In the entries that follow, the line with "Worst setup path before" opens the range and the line with "- start signal: assignment | RTL line irq_trig_cfg.sv:20 |" closes it; repeat that range exactly, both lines included.

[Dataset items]
┏━━
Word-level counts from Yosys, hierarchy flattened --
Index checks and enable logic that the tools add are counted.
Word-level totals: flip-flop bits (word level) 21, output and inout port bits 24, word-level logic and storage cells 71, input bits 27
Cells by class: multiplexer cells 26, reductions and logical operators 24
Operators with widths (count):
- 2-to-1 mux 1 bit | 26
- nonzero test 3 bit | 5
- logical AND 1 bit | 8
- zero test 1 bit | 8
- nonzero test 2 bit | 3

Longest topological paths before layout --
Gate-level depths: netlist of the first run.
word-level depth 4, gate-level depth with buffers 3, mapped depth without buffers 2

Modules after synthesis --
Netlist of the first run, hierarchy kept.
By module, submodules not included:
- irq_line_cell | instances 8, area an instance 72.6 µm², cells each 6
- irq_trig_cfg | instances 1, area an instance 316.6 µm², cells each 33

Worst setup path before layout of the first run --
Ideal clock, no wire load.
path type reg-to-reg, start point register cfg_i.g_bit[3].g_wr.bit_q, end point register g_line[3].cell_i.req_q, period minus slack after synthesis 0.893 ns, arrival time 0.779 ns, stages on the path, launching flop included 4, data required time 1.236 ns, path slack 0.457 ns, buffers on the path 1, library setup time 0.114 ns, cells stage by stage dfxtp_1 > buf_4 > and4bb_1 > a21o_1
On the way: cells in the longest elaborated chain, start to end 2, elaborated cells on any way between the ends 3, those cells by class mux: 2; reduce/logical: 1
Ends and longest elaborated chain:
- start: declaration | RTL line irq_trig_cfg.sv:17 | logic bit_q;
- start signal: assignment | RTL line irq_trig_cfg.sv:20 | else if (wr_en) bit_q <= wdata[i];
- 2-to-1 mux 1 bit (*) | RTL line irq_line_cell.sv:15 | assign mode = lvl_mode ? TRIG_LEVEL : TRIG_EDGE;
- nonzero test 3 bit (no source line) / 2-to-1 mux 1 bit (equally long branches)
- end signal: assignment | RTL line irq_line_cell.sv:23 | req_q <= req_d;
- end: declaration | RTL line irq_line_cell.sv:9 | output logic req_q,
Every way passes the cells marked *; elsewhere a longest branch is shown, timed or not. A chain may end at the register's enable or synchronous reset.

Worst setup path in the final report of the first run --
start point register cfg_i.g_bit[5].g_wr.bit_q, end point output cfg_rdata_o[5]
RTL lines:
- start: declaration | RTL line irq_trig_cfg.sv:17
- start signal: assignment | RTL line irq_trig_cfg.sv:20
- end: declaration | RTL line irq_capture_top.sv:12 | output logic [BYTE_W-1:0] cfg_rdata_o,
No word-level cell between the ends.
### src/rtl/tlbPkg.sv
package tlbPkg;
  typedef struct packed {
    logic flush;
    logic fill;
    logic touch;
    logic countHit;
    logic countMiss;
  } tlbStrobeT;
endpackage

### src/rtl/tlbDatapath.sv
module tlbDatapath
  import tlbPkg::*;
#(
  parameter int ENTRIES = 8,
  parameter int VPN_W = 20,
  parameter int PFN_W = 20,
  localparam int IDX_W = $clog2(ENTRIES)
) (
  input  logic                     clk,
  input  logic                     rstN,
  input  logic                     lookupValid,
  input  logic [VPN_W-1:0]         lookupVpn,
  input  logic [VPN_W-1:0]         refillVpn,
  input  logic [PFN_W-1:0]         refillPfn,
  input  tlbStrobeT                strobe,
  input  logic [IDX_W-1:0]         fillIdx,
  input  logic [IDX_W-1:0]         touchIdx,
  output logic [ENTRIES-1:0]       validVec,
  output logic [ENTRIES-1:0]       matchVec,
  output logic [ENTRIES*IDX_W-1:0] rankFlat,
  output logic                     hit,
  output logic [PFN_W-1:0]         frame
);
  logic [VPN_W-1:0] entVpn [ENTRIES];
  logic [PFN_W-1:0] entPfn [ENTRIES];
  logic [IDX_W-1:0] rank   [ENTRIES];

  logic             moveEn;
  logic [IDX_W-1:0] pivotIdx;
  logic [IDX_W-1:0] pivotRank;

  assign moveEn    = strobe.fill | strobe.touch;
  assign pivotIdx  = strobe.fill ? fillIdx : touchIdx;
  assign pivotRank = rank[pivotIdx];

  for (genvar i = 0; i < ENTRIES; i++) begin : gEntry
    assign matchVec[i] = lookupValid && validVec[i] && (entVpn[i] == lookupVpn);
    assign rankFlat[i*IDX_W +: IDX_W] = rank[i];

    always_ff @(posedge clk) begin
      if (!rstN || strobe.flush) begin
        validVec[i] <= 1'b0;
        rank[i]     <= IDX_W'(i);
      end else begin
        if (strobe.fill && fillIdx == IDX_W'(i)) begin
          validVec[i] <= 1'b1;
          entVpn[i]   <= refillVpn;
          entPfn[i]   <= refillPfn;
        end
        if (moveEn) begin
          if (pivotIdx == IDX_W'(i))
            rank[i] <= '0;
          else if (rank[i] < pivotRank)
            rank[i] <= rank[i] + 1'b1;
        end
      end
    end
  end

  always_comb begin
    frame = '0;
    for (int i = 0; i < ENTRIES; i++)
      if (matchVec[i]) frame = frame | entPfn[i];
  end

  assign hit = |matchVec;

  logic [ENTRIES-1:0] rankSeen;
  always_comb begin
    rankSeen = '0;
    for (int i = 0; i < ENTRIES; i++) rankSeen[rank[i]] = 1'b1;
  end

  AST_FLUSH_EMPTY: assert property (@(posedge clk) disable iff (!rstN)
    strobe.flush |=> (validVec == '0));
  AST_RANK_PERMUTATION: assert property (@(posedge clk) disable iff (!rstN)
    $countones(rankSeen) == ENTRIES);
  AST_PIVOT_MRU: assert property (@(posedge clk) disable iff (!rstN)
    (moveEn && !strobe.flush) |=> (rank[$past(pivotIdx)] == '0));
  AST_FILL_VALID: assert property (@(posedge clk) disable iff (!rstN)
    (strobe.fill && !strobe.flush) |=> validVec[$past(fillIdx)]);
  AST_NO_LOOKUP_NO_HIT: assert property (@(posedge clk) disable iff (!rstN)
    !lookupValid |-> !hit);
endmodule

### src/rtl/tlbControl.sv
module tlbControl
  import tlbPkg::*;
#(
  parameter int ENTRIES = 8,
  parameter int CNT_W = 16,
  localparam int IDX_W = $clog2(ENTRIES)
) (
  input  logic                     clk,
  input  logic                     rstN,
  input  logic                     lookupValid,
  input  logic                     refillValid,
  input  logic                     flush,
  input  logic [ENTRIES-1:0]       validVec,
  input  logic [ENTRIES-1:0]       matchVec,
  input  logic [ENTRIES*IDX_W-1:0] rankFlat,
  input  logic                     hit,
  output tlbStrobeT                strobe,
  output logic [IDX_W-1:0]         fillIdx,
  output logic [IDX_W-1:0]         touchIdx,
  output logic [CNT_W-1:0]         hitCount,
  output logic [CNT_W-1:0]         missCount
);
  localparam logic [IDX_W-1:0] OLDEST = IDX_W'(ENTRIES - 1);

  logic             anyFree;
  logic [IDX_W-1:0] freeIdx;
  logic [IDX_W-1:0] oldIdx;

  always_comb begin
    anyFree = 1'b0;
    freeIdx = '0;
    for (int i = ENTRIES - 1; i >= 0; i--)
      if (!validVec[i]) begin
        anyFree = 1'b1;
        freeIdx = IDX_W'(i);
      end
  end

  always_comb begin
    oldIdx = '0;
    for (int i = 0; i < ENTRIES; i++)
      if (rankFlat[i*IDX_W +: IDX_W] == OLDEST) oldIdx = IDX_W'(i);
  end

  always_comb begin
    touchIdx = '0;
    for (int i = 0; i < ENTRIES; i++)
      if (matchVec[i]) touchIdx = IDX_W'(i);
  end

  assign fillIdx = anyFree ? freeIdx : oldIdx;

  always_comb begin
    strobe.flush     = flush;
    strobe.fill      = refillValid && !flush;
    strobe.touch     = hit && !refillValid && !flush;
    strobe.countHit  = lookupValid && hit;
    strobe.countMiss = lookupValid && !hit;
  end

  always_ff @(posedge clk) begin
    if (!rstN) begin
      hitCount  <= '0;
      missCount <= '0;
    end else begin
      if (strobe.countHit)  hitCount  <= hitCount + 1'b1;
      if (strobe.countMiss) missCount <= missCount + 1'b1;
    end
  end

  AST_MATCH_UNIQUE: assert property (@(posedge clk) disable iff (!rstN)
    $onehot0(matchVec));
  AST_FREE_FIRST: assert property (@(posedge clk) disable iff (!rstN)
    (refillValid && !(&validVec)) |-> !validVec[fillIdx]);
  AST_COUNT_STEP: assert property (@(posedge clk) disable iff (!rstN)
    lookupValid |=> (CNT_W'(hitCount + missCount) == CNT_W'($past(hitCount) + $past(missCount) + 1'b1)));
  AST_IDLE_COUNT: assert property (@(posedge clk) disable iff (!rstN)
    !lookupValid |=> ($stable(hitCount) && $stable(missCount)));
endmodule
===== src/rtl/fs_status_pkg.sv =====
package fs_status_pkg;
   localparam int MODE_W = 3;

   typedef enum logic [MODE_W-1:0] {
      FS_IDLE      = 3'd0,
      FS_PROG      = 3'd1,
      FS_ERASE     = 3'd2,
      FS_SUSP      = 3'd3,
      FS_SUSP_PROG = 3'd4
   } fs_mode_e;

   // index of each toggle flip-flop in the toggle vector
   localparam int TOG_MAIN = 0;
   localparam int TOG_ALT  = 1;
   localparam int TOG_NUM  = 2;
endpackage


===== src/rtl/fs_toggle_ctrl.sv =====
module fs_toggle_ctrl
   import fs_status_pkg::*;
#(
   parameter bit ALT_HIT_GATE = 1'b1
) (
   input  fs_mode_e            mode_e,
   input  logic                rd_strobe,
   input  logic                sector_hit,
   output logic [TOG_NUM-1:0]  tog_en
);
   logic main_cond;
   logic alt_mode;
   logic alt_cond;

   always_comb begin
      main_cond = (mode_e == FS_PROG) || (mode_e == FS_ERASE) ||
                  (mode_e == FS_SUSP_PROG);
      alt_mode  = (mode_e == FS_ERASE) || (mode_e == FS_SUSP);
   end

   generate
      if (ALT_HIT_GATE) begin : g_alt_gated
         assign alt_cond = alt_mode && sector_hit;
      end else begin : g_alt_free
         assign alt_cond = alt_mode;
      end
   endgenerate

   assign tog_en[TOG_MAIN] = rd_strobe && main_cond;
   assign tog_en[TOG_ALT]  = rd_strobe && alt_cond;
endmodule


===== src/rtl/fs_toggle_cell.sv =====
module fs_toggle_cell #(
   parameter bit INIT = 1'b0
) (
   input  logic clk,
   input  logic rst_n,
   input  logic en,
   output logic q
);
   always_ff @(posedge clk or negedge rst_n) begin
      if (!rst_n)  q <= INIT;
      else if (en) q <= ~q;
   end

   // one inversion per enabled cycle, hold otherwise
   p_flip_r4: assert property (@(posedge clk) disable iff (!rst_n)
      en |=> (q != $past(q)));
   p_hold_r6: assert property (@(posedge clk) disable iff (!rst_n)
      !en |=> (q == $past(q)));
endmodule


===== src/rtl/fs_status_mux.sv =====
module fs_status_mux
   import fs_status_pkg::*;
#(
   parameter int DATA_W    = 8,
   parameter int POLL_BIT  = 7,
   parameter int MAIN_BIT  = 6,
   parameter int FAIL_BIT  = 5,
   parameter int TIMER_BIT = 3,
   parameter int ALT_BIT   = 2
) (
   input  fs_mode_e            mode_e,
   input  logic                sector_hit,
   input  logic [DATA_W-1:0]   prog_byte,
   input  logic                limit_hit,
   input  logic                window_closed,
   input  logic [DATA_W-1:0]   array_byte,
   input  logic [TOG_NUM-1:0]  tog_q,
   output logic [DATA_W-1:0]   status_byte
);
   always_comb begin
      status_byte = '0;
      case (mode_e)
         FS_PROG: begin
            status_byte[POLL_BIT] = ~prog_byte[POLL_BIT];
            status_byte[MAIN_BIT] = tog_q[TOG_MAIN];
            status_byte[FAIL_BIT] = limit_hit;
            status_byte[ALT_BIT]  = tog_q[TOG_ALT];
         end
         FS_ERASE: begin
            status_byte[MAIN_BIT]  = tog_q[TOG_MAIN];
            status_byte[FAIL_BIT]  = limit_hit;
            status_byte[TIMER_BIT] = window_closed;
            status_byte[ALT_BIT]   = tog_q[TOG_ALT];
         end
         FS_SUSP: begin
            if (sector_hit) begin
               status_byte[POLL_BIT] = 1'b1;
               status_byte[MAIN_BIT] = tog_q[TOG_MAIN];
               status_byte[ALT_BIT]  = tog_q[TOG_ALT];
            end else begin
               status_byte = array_byte;
            end
         end
         FS_SUSP_PROG: begin
            status_byte[POLL_BIT] = ~prog_byte[POLL_BIT];
            status_byte[MAIN_BIT] = tog_q[TOG_MAIN];
            status_byte[FAIL_BIT] = limit_hit;
         end
         default: status_byte = array_byte;
      endcase
   end
endmodule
┗━━
Output:
Worst setup path before layout of the first run --
Ideal clock, no wire load.
path type reg-to-reg, start point register cfg_i.g_bit[3].g_wr.bit_q, end point register g_line[3].cell_i.req_q, period minus slack after synthesis 0.893 ns, arrival time 0.779 ns, stages on the path, launching flop included 4, data required time 1.236 ns, path slack 0.457 ns, buffers on the path 1, library setup time 0.114 ns, cells stage by stage dfxtp_1 > buf_4 > and4bb_1 > a21o_1
On the way: cells in the longest elaborated chain, start to end 2, elaborated cells on any way between the ends 3, those cells by class mux: 2; reduce/logical: 1
Ends and longest elaborated chain:
- start: declaration | RTL line irq_trig_cfg.sv:17 | logic bit_q;
- start signal: assignment | RTL line irq_trig_cfg.sv:20 | else if (wr_en) bit_q <= wdata[i];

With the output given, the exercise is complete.